> [TASK REQUIREMENTS]: Each line from the one holding "re-timing with driven" to the last line below must be written out exactly, with no other output.

> [RECORDED INFORMATION]:
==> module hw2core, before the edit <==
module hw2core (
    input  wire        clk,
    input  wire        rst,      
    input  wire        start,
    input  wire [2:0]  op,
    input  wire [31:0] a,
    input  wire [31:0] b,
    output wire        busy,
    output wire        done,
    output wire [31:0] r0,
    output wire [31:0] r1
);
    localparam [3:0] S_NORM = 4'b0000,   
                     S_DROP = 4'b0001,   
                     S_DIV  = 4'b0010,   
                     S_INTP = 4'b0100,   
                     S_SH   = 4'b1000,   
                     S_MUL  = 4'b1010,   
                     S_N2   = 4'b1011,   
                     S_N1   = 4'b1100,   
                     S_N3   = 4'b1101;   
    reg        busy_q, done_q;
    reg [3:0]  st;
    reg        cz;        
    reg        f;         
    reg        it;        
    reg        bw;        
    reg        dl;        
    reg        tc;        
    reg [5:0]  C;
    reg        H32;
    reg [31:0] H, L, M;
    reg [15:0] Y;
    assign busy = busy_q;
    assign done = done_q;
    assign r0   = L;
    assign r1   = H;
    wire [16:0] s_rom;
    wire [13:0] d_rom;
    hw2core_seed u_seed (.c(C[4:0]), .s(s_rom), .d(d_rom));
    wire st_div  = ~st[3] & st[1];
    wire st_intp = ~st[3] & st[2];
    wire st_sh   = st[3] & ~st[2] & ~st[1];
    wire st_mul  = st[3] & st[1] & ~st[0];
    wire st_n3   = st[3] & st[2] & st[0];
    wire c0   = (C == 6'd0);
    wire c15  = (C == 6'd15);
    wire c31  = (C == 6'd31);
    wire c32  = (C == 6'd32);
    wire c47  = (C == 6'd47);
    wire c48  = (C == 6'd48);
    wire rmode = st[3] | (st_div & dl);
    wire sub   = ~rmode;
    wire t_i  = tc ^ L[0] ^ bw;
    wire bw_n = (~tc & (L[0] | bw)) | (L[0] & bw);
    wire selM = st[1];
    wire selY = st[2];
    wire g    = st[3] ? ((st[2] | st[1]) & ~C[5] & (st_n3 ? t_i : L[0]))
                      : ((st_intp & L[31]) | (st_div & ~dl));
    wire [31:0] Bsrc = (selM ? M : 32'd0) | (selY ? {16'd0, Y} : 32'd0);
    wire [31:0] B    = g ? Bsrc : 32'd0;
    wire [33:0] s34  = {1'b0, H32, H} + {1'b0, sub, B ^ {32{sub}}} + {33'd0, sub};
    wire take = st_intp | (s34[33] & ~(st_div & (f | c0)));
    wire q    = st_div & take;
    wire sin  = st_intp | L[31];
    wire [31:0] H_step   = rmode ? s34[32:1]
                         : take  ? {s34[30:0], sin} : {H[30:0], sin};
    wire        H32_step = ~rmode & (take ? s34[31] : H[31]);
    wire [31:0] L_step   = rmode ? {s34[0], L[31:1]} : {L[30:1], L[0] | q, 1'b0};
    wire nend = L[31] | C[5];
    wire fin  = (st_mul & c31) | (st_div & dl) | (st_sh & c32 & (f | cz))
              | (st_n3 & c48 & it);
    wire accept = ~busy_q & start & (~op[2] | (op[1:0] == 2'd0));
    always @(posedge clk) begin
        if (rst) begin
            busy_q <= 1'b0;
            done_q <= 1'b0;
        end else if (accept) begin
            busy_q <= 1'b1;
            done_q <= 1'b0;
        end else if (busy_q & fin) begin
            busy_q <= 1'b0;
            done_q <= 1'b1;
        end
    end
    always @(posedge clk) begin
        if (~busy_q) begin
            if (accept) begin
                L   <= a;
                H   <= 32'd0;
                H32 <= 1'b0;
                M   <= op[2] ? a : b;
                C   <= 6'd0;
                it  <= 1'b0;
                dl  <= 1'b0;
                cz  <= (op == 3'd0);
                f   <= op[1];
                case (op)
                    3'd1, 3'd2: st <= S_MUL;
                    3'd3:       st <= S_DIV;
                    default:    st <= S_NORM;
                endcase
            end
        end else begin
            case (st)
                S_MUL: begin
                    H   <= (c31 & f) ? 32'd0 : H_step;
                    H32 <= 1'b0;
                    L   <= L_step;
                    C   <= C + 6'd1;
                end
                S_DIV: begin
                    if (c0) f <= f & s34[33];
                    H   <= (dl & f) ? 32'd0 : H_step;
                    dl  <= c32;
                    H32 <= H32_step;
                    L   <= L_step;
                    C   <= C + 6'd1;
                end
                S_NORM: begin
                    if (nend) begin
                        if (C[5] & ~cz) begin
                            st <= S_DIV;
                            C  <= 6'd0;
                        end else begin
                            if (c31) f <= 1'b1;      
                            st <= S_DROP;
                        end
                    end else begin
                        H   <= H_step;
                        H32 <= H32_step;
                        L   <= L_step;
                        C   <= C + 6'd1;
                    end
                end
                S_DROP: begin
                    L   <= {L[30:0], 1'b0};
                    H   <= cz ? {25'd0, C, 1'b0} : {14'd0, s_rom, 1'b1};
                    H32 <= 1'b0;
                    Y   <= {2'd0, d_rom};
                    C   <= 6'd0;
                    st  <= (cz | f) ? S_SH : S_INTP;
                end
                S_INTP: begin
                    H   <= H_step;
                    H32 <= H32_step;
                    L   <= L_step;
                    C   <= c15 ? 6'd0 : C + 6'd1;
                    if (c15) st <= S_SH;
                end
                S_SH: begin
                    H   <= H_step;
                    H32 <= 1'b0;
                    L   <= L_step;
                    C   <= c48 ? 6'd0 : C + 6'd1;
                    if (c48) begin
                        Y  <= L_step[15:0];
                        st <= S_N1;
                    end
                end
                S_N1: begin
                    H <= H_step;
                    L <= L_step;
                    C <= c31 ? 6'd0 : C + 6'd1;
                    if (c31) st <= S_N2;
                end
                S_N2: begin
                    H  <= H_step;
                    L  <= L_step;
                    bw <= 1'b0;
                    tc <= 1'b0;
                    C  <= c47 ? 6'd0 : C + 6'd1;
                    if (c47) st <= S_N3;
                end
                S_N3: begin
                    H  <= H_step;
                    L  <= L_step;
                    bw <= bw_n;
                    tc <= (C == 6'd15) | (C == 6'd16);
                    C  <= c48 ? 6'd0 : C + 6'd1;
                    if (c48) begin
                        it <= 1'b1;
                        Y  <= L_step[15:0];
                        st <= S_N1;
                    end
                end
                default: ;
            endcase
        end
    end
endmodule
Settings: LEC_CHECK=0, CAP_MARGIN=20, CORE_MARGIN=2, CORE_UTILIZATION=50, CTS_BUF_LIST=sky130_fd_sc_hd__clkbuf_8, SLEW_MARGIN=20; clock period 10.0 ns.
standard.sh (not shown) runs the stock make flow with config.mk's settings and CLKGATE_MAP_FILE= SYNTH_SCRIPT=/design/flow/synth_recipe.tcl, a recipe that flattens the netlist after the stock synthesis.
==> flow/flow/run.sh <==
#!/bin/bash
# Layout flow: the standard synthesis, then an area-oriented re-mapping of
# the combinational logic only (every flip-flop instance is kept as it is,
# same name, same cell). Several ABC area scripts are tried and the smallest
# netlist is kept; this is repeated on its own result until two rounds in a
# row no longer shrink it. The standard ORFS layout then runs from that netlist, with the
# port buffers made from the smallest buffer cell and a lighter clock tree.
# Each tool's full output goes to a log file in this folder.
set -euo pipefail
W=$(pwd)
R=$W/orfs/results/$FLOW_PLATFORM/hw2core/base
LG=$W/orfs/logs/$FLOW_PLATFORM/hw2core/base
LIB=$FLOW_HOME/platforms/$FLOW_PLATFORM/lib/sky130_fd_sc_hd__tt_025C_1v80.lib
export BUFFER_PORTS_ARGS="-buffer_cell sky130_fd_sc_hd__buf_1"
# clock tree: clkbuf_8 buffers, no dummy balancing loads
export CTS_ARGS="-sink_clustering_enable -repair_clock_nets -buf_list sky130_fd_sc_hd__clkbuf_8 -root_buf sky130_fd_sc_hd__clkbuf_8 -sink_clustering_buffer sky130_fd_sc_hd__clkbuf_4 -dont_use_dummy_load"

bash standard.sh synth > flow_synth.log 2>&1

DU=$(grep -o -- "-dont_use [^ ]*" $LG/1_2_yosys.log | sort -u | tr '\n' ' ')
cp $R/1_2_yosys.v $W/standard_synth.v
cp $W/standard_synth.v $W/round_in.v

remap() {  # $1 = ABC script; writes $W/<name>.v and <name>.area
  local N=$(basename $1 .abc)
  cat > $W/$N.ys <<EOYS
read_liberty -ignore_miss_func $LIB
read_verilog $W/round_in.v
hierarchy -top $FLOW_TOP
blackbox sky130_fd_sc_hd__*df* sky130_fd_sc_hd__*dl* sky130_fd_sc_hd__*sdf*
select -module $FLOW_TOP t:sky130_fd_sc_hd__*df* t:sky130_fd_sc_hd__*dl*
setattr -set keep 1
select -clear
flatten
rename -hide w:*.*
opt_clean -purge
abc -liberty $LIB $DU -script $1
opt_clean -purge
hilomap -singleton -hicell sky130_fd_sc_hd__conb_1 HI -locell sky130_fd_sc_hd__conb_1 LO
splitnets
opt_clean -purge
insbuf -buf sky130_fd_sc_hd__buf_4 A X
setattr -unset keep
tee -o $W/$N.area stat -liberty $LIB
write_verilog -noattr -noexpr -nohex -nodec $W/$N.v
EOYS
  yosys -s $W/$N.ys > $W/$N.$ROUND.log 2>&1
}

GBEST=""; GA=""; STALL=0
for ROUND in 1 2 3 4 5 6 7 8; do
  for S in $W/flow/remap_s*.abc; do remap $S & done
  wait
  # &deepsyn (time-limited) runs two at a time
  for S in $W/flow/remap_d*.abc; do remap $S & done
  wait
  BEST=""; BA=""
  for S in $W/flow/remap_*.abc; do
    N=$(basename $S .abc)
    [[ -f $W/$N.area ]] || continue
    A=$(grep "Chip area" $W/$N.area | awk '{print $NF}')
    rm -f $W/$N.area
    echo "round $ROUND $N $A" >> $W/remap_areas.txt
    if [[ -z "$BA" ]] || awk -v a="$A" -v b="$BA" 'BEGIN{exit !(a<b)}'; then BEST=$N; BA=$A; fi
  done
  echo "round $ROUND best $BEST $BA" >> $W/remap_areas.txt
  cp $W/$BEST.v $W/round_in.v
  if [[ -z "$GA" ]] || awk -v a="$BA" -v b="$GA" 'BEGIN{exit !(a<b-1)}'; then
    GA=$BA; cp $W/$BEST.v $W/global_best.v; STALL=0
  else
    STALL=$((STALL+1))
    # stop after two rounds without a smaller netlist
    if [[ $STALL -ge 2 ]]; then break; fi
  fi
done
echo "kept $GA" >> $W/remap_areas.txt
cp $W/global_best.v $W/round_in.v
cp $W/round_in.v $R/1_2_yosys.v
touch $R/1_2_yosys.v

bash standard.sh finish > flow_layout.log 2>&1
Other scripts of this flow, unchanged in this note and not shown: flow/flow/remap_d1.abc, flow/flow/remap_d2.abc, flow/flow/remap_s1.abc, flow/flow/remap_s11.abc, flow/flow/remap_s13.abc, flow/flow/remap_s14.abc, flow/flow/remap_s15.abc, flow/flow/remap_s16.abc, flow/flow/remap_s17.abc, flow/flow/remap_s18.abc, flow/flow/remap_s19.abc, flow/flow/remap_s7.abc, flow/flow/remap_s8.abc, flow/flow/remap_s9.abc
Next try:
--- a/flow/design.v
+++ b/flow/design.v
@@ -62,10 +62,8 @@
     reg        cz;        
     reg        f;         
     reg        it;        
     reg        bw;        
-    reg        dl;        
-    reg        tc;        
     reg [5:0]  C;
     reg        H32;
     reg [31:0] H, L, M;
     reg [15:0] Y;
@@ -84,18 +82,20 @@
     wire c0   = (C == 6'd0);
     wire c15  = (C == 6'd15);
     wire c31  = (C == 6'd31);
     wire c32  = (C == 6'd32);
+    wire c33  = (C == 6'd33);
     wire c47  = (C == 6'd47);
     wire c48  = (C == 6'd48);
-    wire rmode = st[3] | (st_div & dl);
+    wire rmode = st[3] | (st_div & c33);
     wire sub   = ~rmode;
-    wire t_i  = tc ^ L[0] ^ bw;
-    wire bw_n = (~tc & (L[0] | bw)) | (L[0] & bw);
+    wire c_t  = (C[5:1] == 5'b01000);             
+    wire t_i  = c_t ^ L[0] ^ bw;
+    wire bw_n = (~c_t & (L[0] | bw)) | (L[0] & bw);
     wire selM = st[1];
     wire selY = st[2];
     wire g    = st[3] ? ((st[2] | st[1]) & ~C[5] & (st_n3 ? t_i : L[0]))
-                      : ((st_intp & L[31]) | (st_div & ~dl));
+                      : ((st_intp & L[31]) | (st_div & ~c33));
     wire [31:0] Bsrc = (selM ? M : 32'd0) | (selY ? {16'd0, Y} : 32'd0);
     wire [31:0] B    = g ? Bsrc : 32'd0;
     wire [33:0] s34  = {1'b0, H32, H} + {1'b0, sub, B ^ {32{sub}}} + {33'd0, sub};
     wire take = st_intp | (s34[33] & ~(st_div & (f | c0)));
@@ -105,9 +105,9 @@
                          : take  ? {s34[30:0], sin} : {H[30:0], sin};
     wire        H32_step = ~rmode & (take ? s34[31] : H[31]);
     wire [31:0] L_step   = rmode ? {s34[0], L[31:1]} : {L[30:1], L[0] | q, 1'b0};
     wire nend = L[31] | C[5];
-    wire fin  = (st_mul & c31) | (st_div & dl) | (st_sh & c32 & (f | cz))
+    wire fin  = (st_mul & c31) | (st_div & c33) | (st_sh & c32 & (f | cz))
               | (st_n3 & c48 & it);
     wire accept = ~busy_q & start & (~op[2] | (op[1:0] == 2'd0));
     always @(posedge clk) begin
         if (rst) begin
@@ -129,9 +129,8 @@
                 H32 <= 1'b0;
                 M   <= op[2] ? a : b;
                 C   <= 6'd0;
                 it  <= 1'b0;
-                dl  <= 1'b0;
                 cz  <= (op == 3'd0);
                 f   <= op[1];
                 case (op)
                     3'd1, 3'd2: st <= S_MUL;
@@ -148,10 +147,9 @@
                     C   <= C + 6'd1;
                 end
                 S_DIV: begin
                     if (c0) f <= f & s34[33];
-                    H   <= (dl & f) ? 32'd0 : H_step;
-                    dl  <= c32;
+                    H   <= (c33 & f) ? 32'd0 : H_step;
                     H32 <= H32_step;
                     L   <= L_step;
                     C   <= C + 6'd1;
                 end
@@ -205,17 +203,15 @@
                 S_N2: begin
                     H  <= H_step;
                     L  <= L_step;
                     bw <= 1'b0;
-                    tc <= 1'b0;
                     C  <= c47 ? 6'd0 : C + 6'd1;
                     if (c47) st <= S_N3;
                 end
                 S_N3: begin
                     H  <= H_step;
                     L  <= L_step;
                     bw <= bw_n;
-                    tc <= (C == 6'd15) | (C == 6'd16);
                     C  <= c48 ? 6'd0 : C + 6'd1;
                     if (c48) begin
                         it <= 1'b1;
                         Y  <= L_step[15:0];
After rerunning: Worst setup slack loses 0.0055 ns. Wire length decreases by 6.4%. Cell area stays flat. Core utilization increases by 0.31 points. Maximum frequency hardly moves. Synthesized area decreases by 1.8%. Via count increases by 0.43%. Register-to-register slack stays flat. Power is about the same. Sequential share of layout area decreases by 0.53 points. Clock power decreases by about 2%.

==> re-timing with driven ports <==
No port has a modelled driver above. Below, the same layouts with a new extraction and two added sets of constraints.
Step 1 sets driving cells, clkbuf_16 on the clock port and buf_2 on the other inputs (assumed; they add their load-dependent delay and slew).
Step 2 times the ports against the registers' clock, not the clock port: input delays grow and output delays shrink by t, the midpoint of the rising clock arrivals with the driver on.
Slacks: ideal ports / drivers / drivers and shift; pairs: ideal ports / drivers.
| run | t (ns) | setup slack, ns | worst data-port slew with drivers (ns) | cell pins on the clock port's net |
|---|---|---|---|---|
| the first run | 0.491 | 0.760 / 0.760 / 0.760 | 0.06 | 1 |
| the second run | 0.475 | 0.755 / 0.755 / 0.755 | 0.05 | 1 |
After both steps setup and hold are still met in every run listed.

> [EXERCISE ANSWER]:
==> re-timing with driven ports <==
No port has a modelled driver above. Below, the same layouts with a new extraction and two added sets of constraints.
Step 1 sets driving cells, clkbuf_16 on the clock port and buf_2 on the other inputs (assumed; they add their load-dependent delay and slew).
Step 2 times the ports against the registers' clock, not the clock port: input delays grow and output delays shrink by t, the midpoint of the rising clock arrivals with the driver on.
Slacks: ideal ports / drivers / drivers and shift; pairs: ideal ports / drivers.
| run | t (ns) | setup slack, ns | worst data-port slew with drivers (ns) | cell pins on the clock port's net |
|---|---|---|---|---|
| the first run | 0.491 | 0.760 / 0.760 / 0.760 | 0.06 | 1 |
| the second run | 0.475 | 0.755 / 0.755 / 0.755 | 0.05 | 1 |
After both steps setup and hold are still met in every run listed.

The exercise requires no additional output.